People do. And then use the results that demonstrate they aren't to demonstrate that gender is a spectrum and there are no binaries.
"That mask is a potent symbol of her struggle to rip apart preconceived notions of gender and gain recognition of her own gender identity--that biology is not black and white and that shades of gray should be celebrated, not denied.
Xora was raised as a boy and began presenting as a woman when she turned 25. For years, she believed that she had androgen insensitivity syndrome, or AIS, a condition that causes person who is genetically male, with XY chromosomes, to not respond to male hormones. She identified as intersex, and she thought she was lucky to escape to invasive, painful, and often lengthy surgical procedures that other intersex children undergo, a practice that the United Nations has recently denounced as "torture."
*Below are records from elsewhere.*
This design comes from an exercise in tuning for small area, a short achievable clock period and few clock cycles per item on the open sky130 flow, not from production work. RTL that was checked went through simulation tests only; none was proved equivalent to the original. Power is estimated from default activity; no workload was simulated.

Setup of P:
## led_matrix_pwm_scanner
module led_matrix_pwm_scanner #(
  parameter int COLUMNS  = lmps_pkg::COLUMNS_DEF,
  parameter int CHANNELS = lmps_pkg::CHANNELS_DEF
) (
  input  logic                              clk,
  input  logic                              rst,
  input  logic                              s_tvalid,
  output logic                              s_tready,
  input  logic [lmps_pkg::IN_DATA_W-1:0]    s_tdata,
  input  logic [lmps_pkg::OP_W-1:0]         s_tuser,
  output logic                              m_tvalid,
  input  logic                              m_tready,
  output logic [lmps_pkg::OUT_DATA_W-1:0]   m_tdata
);
Size in the first run: about 1,700 cells after synthesis, ~780 flip-flops, roughly 64 I/O pins, about 0.029 mm^2 of cells after synthesis.
==> module lmps_seq, before the edit <==
module lmps_seq (
  input  logic [4:0] code,
  input  logic [3:0] t,
  input  logic       adv,
  output logic       on
);
  logic [4:0] diff;
  assign diff = {1'b0, code[3:0]} - {1'b0, t} - {4'b0000, adv};
  assign on   = code[4] ^ !diff[4];
endmodule
Background: an optimization exercise with open tools, aiming at small area. Do not read the settings as production practice. Function was checked by simulation only, so behaviour that the tests miss may differ from the original. Power and IR drop assume default switching activity.

Setup of job 9956:
==> flow/design.v <==
module regfile_mp_aoi222 (
  input  logic a0, b0, a1, b1, a2, b2,
  output logic y
);
  assign y = ~((a0 & b0) | (a1 & b1) | (a2 & b2));
endmodule
module regfile_mp_nand4 (
  input  logic a, b, c, d,
  output logic y
);
  assign y = ~(a & b & c & d);
endmodule
module regfile_mp_or3 (
  input  logic a, b, c,
  output logic y
);
  assign y = a | b | c;
endmodule
module regfile_mp_hold (
  input  logic ws, hs, w, q,
  output logic d
);
  assign d = (ws & w) | (hs & q);
endmodule
module regfile_mp_nand2 (
  input  logic a, b,
  output logic y
);
  assign y = ~(a & b);
endmodule
module regfile_mp_inv (
  input  logic a,
  output logic y
);
  assign y = ~a;
endmodule
module regfile_mp_ao221 (
  input  logic a0, b0, a1, b1, c,
  output logic y
);
  assign y = (a0 & b0) | (a1 & b1) | c;
endmodule
module regfile_mp_and3 (
  input  logic a, b, c,
  output logic y
);
  assign y = a & b & c;
endmodule
module regfile_mp_and2 (
  input  logic a, b,
  output logic y
);
  assign y = a & b;
endmodule
module regfile_mp_rbit (
  input  logic [31:0] s,
  input  logic [31:0] d,
  output logic        y
);
  logic [9:0] n;
  logic [2:0] o;
  logic       m;
  for (genvar k = 0; k < 10; k++) begin : g_aoi
    regfile_mp_aoi222 u (
      .a0(s[3*k]),   .b0(d[3*k]),
      .a1(s[3*k+1]), .b1(d[3*k+1]),
      .a2(s[3*k+2]), .b2(d[3*k+2]),
      .y(n[k]));
  end
  regfile_mp_nand4 u_n0 (.a(n[0]), .b(n[1]), .c(n[2]), .d(n[3]), .y(o[0]));
  regfile_mp_nand4 u_n1 (.a(n[4]), .b(n[5]), .c(n[6]), .d(n[7]), .y(o[1]));
  regfile_mp_nand2 u_n2 (.a(n[8]), .b(n[9]), .y(m));
  regfile_mp_ao221 u_a2 (.a0(s[30]), .b0(d[30]), .a1(s[31]), .b1(d[31]), .c(m), .y(o[2]));
  regfile_mp_or3   u_o  (.a(o[0]), .b(o[1]), .c(o[2]), .y(y));
endmodule
module regfile_mp #(
  parameter int XLEN     = 32,
  parameter int DEPTH    = 32,
  parameter int NUM_RD   = 2,
  parameter int READ_REG = 0,
  parameter int ZERO_R0  = 1,
  parameter int AW       = (DEPTH > 1) ? $clog2(DEPTH) : 1
) (
  input  logic                   clk,
  input  logic                   rst,
  input  logic                   we,
  input  logic [AW-1:0]          waddr,
  input  logic [XLEN-1:0]        wdata,
  input  logic [NUM_RD*AW-1:0]   raddr,
  output logic [NUM_RD*XLEN-1:0] rdata,
  input  logic                   clr_req,
  output logic                   clr_busy,
  output logic                   clr_done
);
  logic       busy;
  logic [4:0] ptr;
  always_ff @(posedge clk) begin
    if (rst) begin
      busy <= 1'b0;
      ptr  <= '0;
    end else begin
      if (busy) begin
        ptr <= ptr + 1'b1;
        if (ptr == 5'd31) busy <= 1'b0;
      end else if (clr_req) begin
        busy <= 1'b1;
      end
    end
  end
  assign clr_busy = busy;
  assign clr_done = busy && (ptr == 5'd31);
  logic [3:0] wl, cl;
  logic [7:0] wh, ch;
  always_comb begin
    for (int k = 0; k < 4; k++) begin
      wl[k] = we && (waddr[1:0] == 2'(k));
      cl[k] = rst || (busy && (ptr[1:0] == 2'(k)));
    end
    for (int j = 0; j < 8; j++) begin
      wh[j] = (waddr[4:2] == 3'(j));
      ch[j] = rst || (ptr[4:2] == 3'(j));
    end
  end
  logic [31:1][31:0] mem;
  logic [31:1]       nws;    
  for (genvar r = 1; r < 32; r++) begin : g_ent
    logic [31:0] mem_d;
    logic        ncl, ws, hs;
    regfile_mp_nand2 u_nws (.a(wl[r % 4]), .b(wh[r / 4]), .y(nws[r]));
    regfile_mp_nand2 u_ncl (.a(cl[r % 4]), .b(ch[r / 4]), .y(ncl));
    regfile_mp_and3  u_ws  (.a(wl[r % 4]), .b(wh[r / 4]), .c(ncl), .y(ws));
    regfile_mp_and2  u_hs  (.a(nws[r]), .b(ncl), .y(hs));
    for (genvar b = 0; b < 32; b++) begin : g_bit
      regfile_mp_hold u_hold (.ws(ws), .hs(hs), .w(wdata[b]), .q(mem[r][b]), .d(mem_d[b]));
    end
    always_ff @(posedge clk) begin
      mem[r] <= mem_d;
    end
  end
  logic wr_ok;
  assign wr_ok = we && (waddr != 5'd0);
  for (genvar i = 0; i < 2; i++) begin : g_rd
    logic [4:0]  ra;
    logic        byp;
    logic [3:0]  rl;
    logic [7:0]  rh;
    logic [31:0] sel;    
    assign ra  = raddr[i*5 +: 5];
    assign byp = wr_ok && (waddr == ra);
    always_comb begin
      for (int k = 0; k < 4; k++) rl[k] = (ra[1:0] == 2'(k));
      for (int j = 0; j < 8; j++) rh[j] = (ra[4:2] == 3'(j));
    end
    assign sel[0] = byp;
    for (genvar r = 1; r < 32; r++) begin : g_sel
      regfile_mp_and3 u_sel (.a(rl[r % 4]), .b(rh[r / 4]), .c(nws[r]), .y(sel[r]));
    end
    for (genvar b = 0; b < 32; b++) begin : g_bit
      logic [31:0] dv;
      assign dv[0] = wdata[b];
      for (genvar r = 1; r < 32; r++) begin : g_dv
        assign dv[r] = mem[r][b];
      end
      regfile_mp_rbit u_rbit (.s(sel), .d(dv), .y(rdata[i*32 + b]));
    end
  end
endmodule
clock: 6.0 ns
lec_check: 0
cap_margin: 20
core_margin: 2
core_utilization: 42
setup_slack_margin: 0.1
slew_margin: 20
synth_hierarchical: 1
standard.sh (not shown) runs the stock make flow with config.mk's settings and CLKGATE_MAP_FILE= SYNTH_SCRIPT=/design/flow/synth_recipe.tcl, a recipe that flattens the netlist after the stock synthesis.
==> flow/flow/run.sh <==
#!/bin/bash
set -euo pipefail
export BUFFER_PORTS_ARGS="-buffer_cell sky130_fd_sc_hd__buf_1"
export DONT_USE_CELLS="sky130_fd_sc_hd__buf_12 sky130_fd_sc_hd__buf_16"
export CTS_ARGS="-sink_clustering_enable -repair_clock_nets -dont_use_dummy_load -buf_list sky130_fd_sc_hd__clkbuf_16 -sink_clustering_size 26 -sink_clustering_max_diameter 90"
bash standard.sh > standard.log 2>&1
The inputs of job 6009 differ from those of job 9956 as listed below.
Settings: a change of CAP_MARGIN from 20 to 10; a change of SLEW_MARGIN from 20 to 10.
Notes after the runs:
| achievable clock frequency | job 6009 vs job 9956 | ≈ equal |. Job 6009 -> job 9956: sequential share of layout area flat. Standby leakage power: job 6009 vs job 9956 — no meaningful difference. Internal power essentially unchanged between job 9956 and job 6009. The critical-path cell with the highest stage delay comes out sky130_fd_sc_hd__a222oi_1 in one run and sky130_fd_sc_hd__nand4_1 in the other, namely in job 9956 and job 6009 respectively.
diff inputs: job 6009 => job 170
Settings: SLEW_MARGIN now 20, was 10; SETUP_SLACK_MARGIN now 0.2, was 0.1; CAP_MARGIN now 20, was 10.
==> flow/flow/run.sh <==
#!/bin/bash
set -euo pipefail
export BUFFER_PORTS_ARGS="-buffer_cell sky130_fd_sc_hd__buf_1"
export DONT_USE_CELLS="sky130_fd_sc_hd__buf_12 sky130_fd_sc_hd__buf_16"
export CTS_ARGS="-sink_clustering_enable -repair_clock_nets -dont_use_dummy_load -buf_list sky130_fd_sc_hd__clkbuf_16 -sink_clustering_size 24 -sink_clustering_max_diameter 80"
bash standard.sh > standard.log 2>&1
--- outcome ---
- Status: global-route wire length before repair parity (job 6009, job 170)
- Worst hold path depth across job 170 and job 6009: no real change.
- Job 170 vs. job 6009: number of hold buffers added after CTS was more or less identical, wire length after detailed routing stayed essentially flat, setup slack lost 0.022 ns.

-- port drivers added, routing unchanged --
In the flow no input, the clock included, has a driving cell. The finished layouts below were timed again as built, in two steps.
Step 1 assumes that a clkbuf_16 drives the clock port and a buf_2 every other input.
Step 2 adds t to the input delays and takes it off the output delays; t is the mean of the earliest and latest rising clock arrival at the registers after step 1. Input paths then give back, and output paths get back, about the clock's delay inside the block.
Three values: no drivers, after step 1, after step 2; two values: the first two.
run	t, ns	setup WS [ns]	hold WS [ns]	worst setup path at the end	worst slew at a driven data input, ns
job 9956	0.693	0.192 / 0.170 / 0.170	0.500 / 0.500 / 0.500	input to output	0.24
job 6009	0.697	0.186 / 0.161 / 0.161	0.503 / 0.503 / 0.503	input to output	0.24
job 170	0.716	0.163 / 0.141 / 0.141	0.499 / 0.499 / 0.499	input to output	0.24
After both steps setup and hold are still met in every run listed. The setup slack of job 6009, which loses most, moves by -0.025 ns with the drivers and by -0.025 ns with both steps.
Early this year, chromosomal tests showed that Xora was mistaken—she does not have AIS. She says that this only adds to her belief that gender does not exist on a binary—and that neither trans nor intersex people should have the suffer for that."
https://archive.is/ARGbR
However, currently, in sports, a test that demonstrates that somebody
- is male rather than female or
- has a VSD
is used as an argument that they are the sex with which it's strategic to identify.
Notably, Zdeněk Koubek, a medal winning athlete in the 1934 Women's Games (back when women couldn't enter Olympics and there were no women's events) opted to live as a man after learning of a VSD. afaict, there was nothing but positive and supportive press about this decision. Koubek (voluntarily) handed back the medals and Koubek's records were cancelled.